So here's an example, I have a simple class called Person that contains two normal stored properties, firstName and lastName, both strings, I'm going to add a new computed property, fullName, a convenient way for someone to ask for the full name of the Person object. Now this is going to be typed as a string, but I don't want to duplicate this data, I don't want to store another copy of that information, I just want it to feel like it's an internal property, but actually calculate and return that data. Now right now this looks like a normal variable, but that's because we're not finished.

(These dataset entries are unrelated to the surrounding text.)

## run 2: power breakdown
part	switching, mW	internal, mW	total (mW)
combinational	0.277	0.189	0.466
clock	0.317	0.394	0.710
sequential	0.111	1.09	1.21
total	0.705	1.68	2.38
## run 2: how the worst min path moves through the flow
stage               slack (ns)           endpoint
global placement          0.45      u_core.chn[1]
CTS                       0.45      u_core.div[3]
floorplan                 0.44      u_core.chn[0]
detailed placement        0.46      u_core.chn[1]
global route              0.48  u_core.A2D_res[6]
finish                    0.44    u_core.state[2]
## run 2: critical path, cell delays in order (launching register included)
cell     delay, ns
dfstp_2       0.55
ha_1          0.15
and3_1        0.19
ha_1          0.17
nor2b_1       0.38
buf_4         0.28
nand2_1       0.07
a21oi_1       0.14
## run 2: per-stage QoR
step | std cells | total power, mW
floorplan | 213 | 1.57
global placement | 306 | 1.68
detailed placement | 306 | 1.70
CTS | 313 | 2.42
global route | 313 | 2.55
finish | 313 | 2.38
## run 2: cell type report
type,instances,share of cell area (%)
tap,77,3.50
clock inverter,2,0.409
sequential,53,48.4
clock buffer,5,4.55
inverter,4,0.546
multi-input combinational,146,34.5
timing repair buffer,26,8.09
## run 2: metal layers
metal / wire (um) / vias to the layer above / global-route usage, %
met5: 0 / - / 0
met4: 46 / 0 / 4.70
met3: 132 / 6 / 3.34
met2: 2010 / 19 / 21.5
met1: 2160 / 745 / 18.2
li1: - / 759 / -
[config.mk]
export PLATFORM = sky130hd
export DESIGN_NAME = bus_xfer_ctrl
export DESIGN_NICKNAME = d
export VERILOG_FILES = /design/src/rtl/bus_xfer_ctrl.sv
export SDC_FILE = /design/constraint.sdc
export NUM_CORES = 1
export LEC_CHECK = 0
export BUFFER_PORTS_ARGS = -buffer_cell sky130_fd_sc_hd__buf_4
export CAP_MARGIN = 20
export CORE_MARGIN = 10
export CORE_UTILIZATION = 29
export DETAILED_ROUTE_END_ITERATION = 10
export SETUP_SLACK_MARGIN = 0.05
export SLEW_MARGIN = 20
export SYNTH_ARGS = -nofsm -noshare
export SYNTH_HDL_FRONTEND = slang
export SYNTH_SLANG_ARGS = --single-unit
[constraint.sdc]
create_clock -name clk -period 3.1 [get_ports clk]
set_clock_uncertainty 0.2 [all_clocks]
set_input_delay 0.465 -clock clk [delete_from_list [all_inputs] [get_ports clk]]
set_output_delay 0.465 -clock clk [all_outputs]
set_load 0.01 [all_outputs]
[src/rtl/bus_xfer_ctrl.sv]
// Register-to-register transfer sequencer over the shared datapath bus.
// Moves read a source via LDBUS/BOUT, then write the destination via BIN/WR; increments pulse INC.
module bus_xfer_ctrl #(
    parameter int unsigned N_REGS = 8,
    parameter int unsigned DATA_W = 16,
    parameter int unsigned ADDR_W = 4
) (
    input  logic                       clk,
    input  logic                       RST,
    input  logic                       REQ,
    input  logic                       OP,
    input  logic [ADDR_W-1:0]          SRC,
    input  logic [ADDR_W-1:0]          DST,
    input  logic [N_REGS*DATA_W-1:0]   BUS_RD,
    output logic [DATA_W-1:0]          BIN,
    output logic [N_REGS-1:0]          LDBUS,
    output logic [N_REGS-1:0]          WR,
    output logic [N_REGS-1:0]          INC,
    output logic                       BUSY,
    output logic                       DONE,
    output logic                       ERR
);

    typedef enum logic [2:0] {IDLE, LOAD, CAPT, WRITE, INCR, FIN} state_t;

    localparam logic [N_REGS-1:0] ONE_HOT0 = N_REGS'(1);

    state_t              state, state_d;
    logic [ADDR_W-1:0]   src_q, src_d, dst_q, dst_d;
    logic [DATA_W-1:0]   data_q, data_d;
    logic [N_REGS-1:0]   ldbus_d, wr_d, inc_d;
    logic                busy_d, done_d, err_d;
    logic                src_ok, dst_ok;

    assign src_ok = (32'(SRC) < N_REGS);
    assign dst_ok = (32'(DST) < N_REGS);

    // State, latched indices, captured data and registered strobes.
    always_ff @(posedge clk) begin
        if (RST) begin
            state  <= IDLE;
            src_q  <= '0;
            dst_q  <= '0;
            data_q <= '0;
            LDBUS  <= '0;
            WR     <= '0;
            INC    <= '0;
            BUSY   <= 1'b0;
            DONE   <= 1'b0;
            ERR    <= 1'b0;
        end else begin
            state  <= state_d;
            src_q  <= src_d;
            dst_q  <= dst_d;
            data_q <= data_d;
            LDBUS  <= ldbus_d;
            WR     <= wr_d;
            INC    <= inc_d;
            BUSY   <= busy_d;
            DONE   <= done_d;
            ERR    <= err_d;
        end
    end

    // Next state plus next strobe values decoded from the state being entered.
    always_comb begin
        state_d = state;
        src_d   = src_q;
        dst_d   = dst_q;
        data_d  = data_q;
        ldbus_d = '0;
        wr_d    = '0;
        inc_d   = '0;
        busy_d  = 1'b0;
        done_d  = 1'b0;
        err_d   = 1'b0;

        unique case (state)
            IDLE: begin
                if (REQ) begin
                    if (!OP && src_ok && dst_ok) begin
                        src_d   = SRC;
                        dst_d   = DST;
                        state_d = LOAD;
                    end else if (OP && dst_ok) begin
                        dst_d   = DST;
                        state_d = INCR;
                    end else begin
                        err_d = 1'b1;
                    end
                end
            end
            LOAD:  state_d = CAPT;
            CAPT: begin
                state_d = WRITE;
                data_d  = BUS_RD[32'(src_q)*DATA_W +: DATA_W];
            end
            WRITE: state_d = FIN;
            INCR:  state_d = FIN;
            FIN:   state_d = IDLE;
            default: state_d = IDLE;
        endcase

        unique case (state_d)
            LOAD, CAPT: begin
                ldbus_d = ONE_HOT0 << src_d;
                busy_d  = 1'b1;
            end
            WRITE: begin
                wr_d   = ONE_HOT0 << dst_d;
                busy_d = 1'b1;
            end
            INCR: begin
                inc_d  = ONE_HOT0 << dst_d;
                busy_d = 1'b1;
            end
            FIN:     done_d = 1'b1;
            default: ;
        endcase
    end

    assign BIN = data_q;

endmodule

==> impl_metrics.tcl <==
set metrics [dict create \
    critPathArrivalTime_ns 2.26 \
    rsz0062_at_grt "no" \
    hold-worst-slack_ns 0.227 \
    crit_path_cell_trace "or4b_4 -> nor3_4 -> mux2i_1 -> nor2_1" \
    antennaDiodeCount 0 \
    worst_setup_path_end_kind "register" \
    cp.required_ns 3.08 \
    drv_cap 0 \
    fill_cells 914 \
    cts_hold_buf 0 \
    max-slew-margin-rel 0.517 \
    area_growth_syn_to_layout_pct 56.4 \
    setup_tns_ns 0 \
    synth_area_um2 2820 \
    initial_utilization 0.301 \
    worstSetupPathType "reg -> reg" \
    sum_of_net_half_perimeters_after_detailed_placement_um 9480 \
    synth_top_area_cell "sky130_fd_sc_hd__dfxtp_1" \
    core_area_um2 9370 \
    clock_latency_ns 0.31 \
    die-area_um2 14100 \
    layout_worst_path_cycle_share 0.737 \
    grt_first_pass_wirelength_um 17400 \
    postSynth.topFlopCell "sky130_fd_sc_hd__dfxtp_1" \
    ys_warn_count 0 \
    drcViolationCount 0 \
    drt_first_iter_violations 153 \
    period_minus_slack_ns 2.28 \
    antenna_viol_nets_final 0 \
    gp_congestion 0.800 \
    avgViaCountPerCell 5.00 \
    postCtsSetupRepairBufs 0 \
    detailed_place.area_um2 4320 \
    synth.distinct_cells 37 \
    design_area_um2 4410 \
    hold_viol 0 \
    critical_path.n_buffers_inverters 0 \
    fp.dieW_um 119 \
    globalRoute.busiestLayer "met2" \
    leakage_power_total_nw 1.91 \
    groute.layer.met3.usage 0.0505 \
    dpl_worst_slack_ns 0.744 \
    setup_violations 0 \
    area_share_of_the_largest_cell_type_after_synthesis 0.383 \
    postSynthNetCount 413 \
    max_stage_delay_ns 0.64 \
    synth.avg_cell_area_um2 10.3 \
    final_layout_size_suffix_gt1_frac 0.519 \
    status "complete, no violations" \
    critical-path-slowest-cell "sky130_fd_sc_hd__or4b_4" \
    die_h_um 119 \
    post_cts_resize_count 0 \
    top_level_ports 183 \
    finalWorstSetupSlack_ns 0.816 \
    max_freq_mhz 438 \
    vias 2891 \
    cts_buffers 5 \
    synth_enable_flop_cells 0 \
    postSynthRegisterBits 54 \
    gr-usage-met1 0.179 \
    pin_count_of_the_biggest_net_entering_global_routing 29 \
    cts_max_level 2 \
    synth_area_leaders "sky130_fd_sc_hd__dfxtp_1 38%, sky130_fd_sc_hd__mux4_2 26%, sky130_fd_sc_hd__nand2_1 5.7%" \
    first_global_vias 2954 \
    wire_per_inst_um 19.6 \
    grt_antenna_before_repair 0 \
    yosysSeqAreaShare 0.383 \
    fin_nets 588 \
    final_cell_utilization_of_the_core 0.471 \
    grt_overflow_total 0 \
    async_set_or_reset_register_ratio_after_synthesis 0 \
    crit_path_max_fanout 10 \
    detailed_router_iteration_count_before_antenna_repair 4 \
    clock_tree.buffer_depth 2 \
    ir_worst_vdd_mv 0.252 \
    class_of_the_most_critical_hold_timing_path "in -> reg" \
    tritoncts "yes" \
    total_of_buffers_placed_on_input_and_output_ports 182 \
    numClockSinks 54 \
    placementRows 35 \
    worst_margin_pin_slew_ns 0.717 \
    cts-root-buf "sky130_fd_sc_hd__clkbuf_8" \
    routed_wl_um 11300 \
    worst_setup_start_kind "register" \
    synthesis.instances 273 \
    slew_violations 0 \
    cellPowerDensity_nw_per_um2 337 \
    critPathTopFamily "simple AND/OR/NAND/NOR gates" \
    grt_util_all_layers 0.151 \
    grt_use_met2 0.268 \
    clk_transition_reported_paths_ns 0.10 \
]
## Yosys cell counts (all sizes together), types with 2 or more instances
library cell and number:
dfxtp 54, nand2 43, nor2 33, mux4 32, a22oi 16, clkbuf 11
nor2b 9, a21oi 8, buf 8, nor3 7, o21ai 7, mux2i 6
a31oi 4, inv 4, nand4 4, nand3 3, nor3b 3, nor4b 3
nand2b 2, nand3b 2, or3 2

For a computed property, we then add a code block, just the opening and closing curly braces. And inside that we can add a code block for a getter, just the word get and another code block and this is where we will return the computed property, we'll calculate what it should be and send it back. We have to send back a string, because we have typed this as a string. Now optionally what you can also do is add another code block for a setter, to set the value it is very common that computed properties only have a getter and that would otherwise be known as a read only computer property, to do that I would just delete the set block.
And my getter for this example would be pretty simple, all I want to do is return a string that is firstName then a space and then lastName, I'm using concatenation here with the plus sign, though I could have also used string interpolation. Let's go ahead and prove that this works, down bellow I am instantiating a new object from the Person class, I am setting some basic data. So then I just want to go ahead and refer to that fullName property, so do a print line of examplePerson.fullName and we can see over here in the results pane that it's spitting out that as one string.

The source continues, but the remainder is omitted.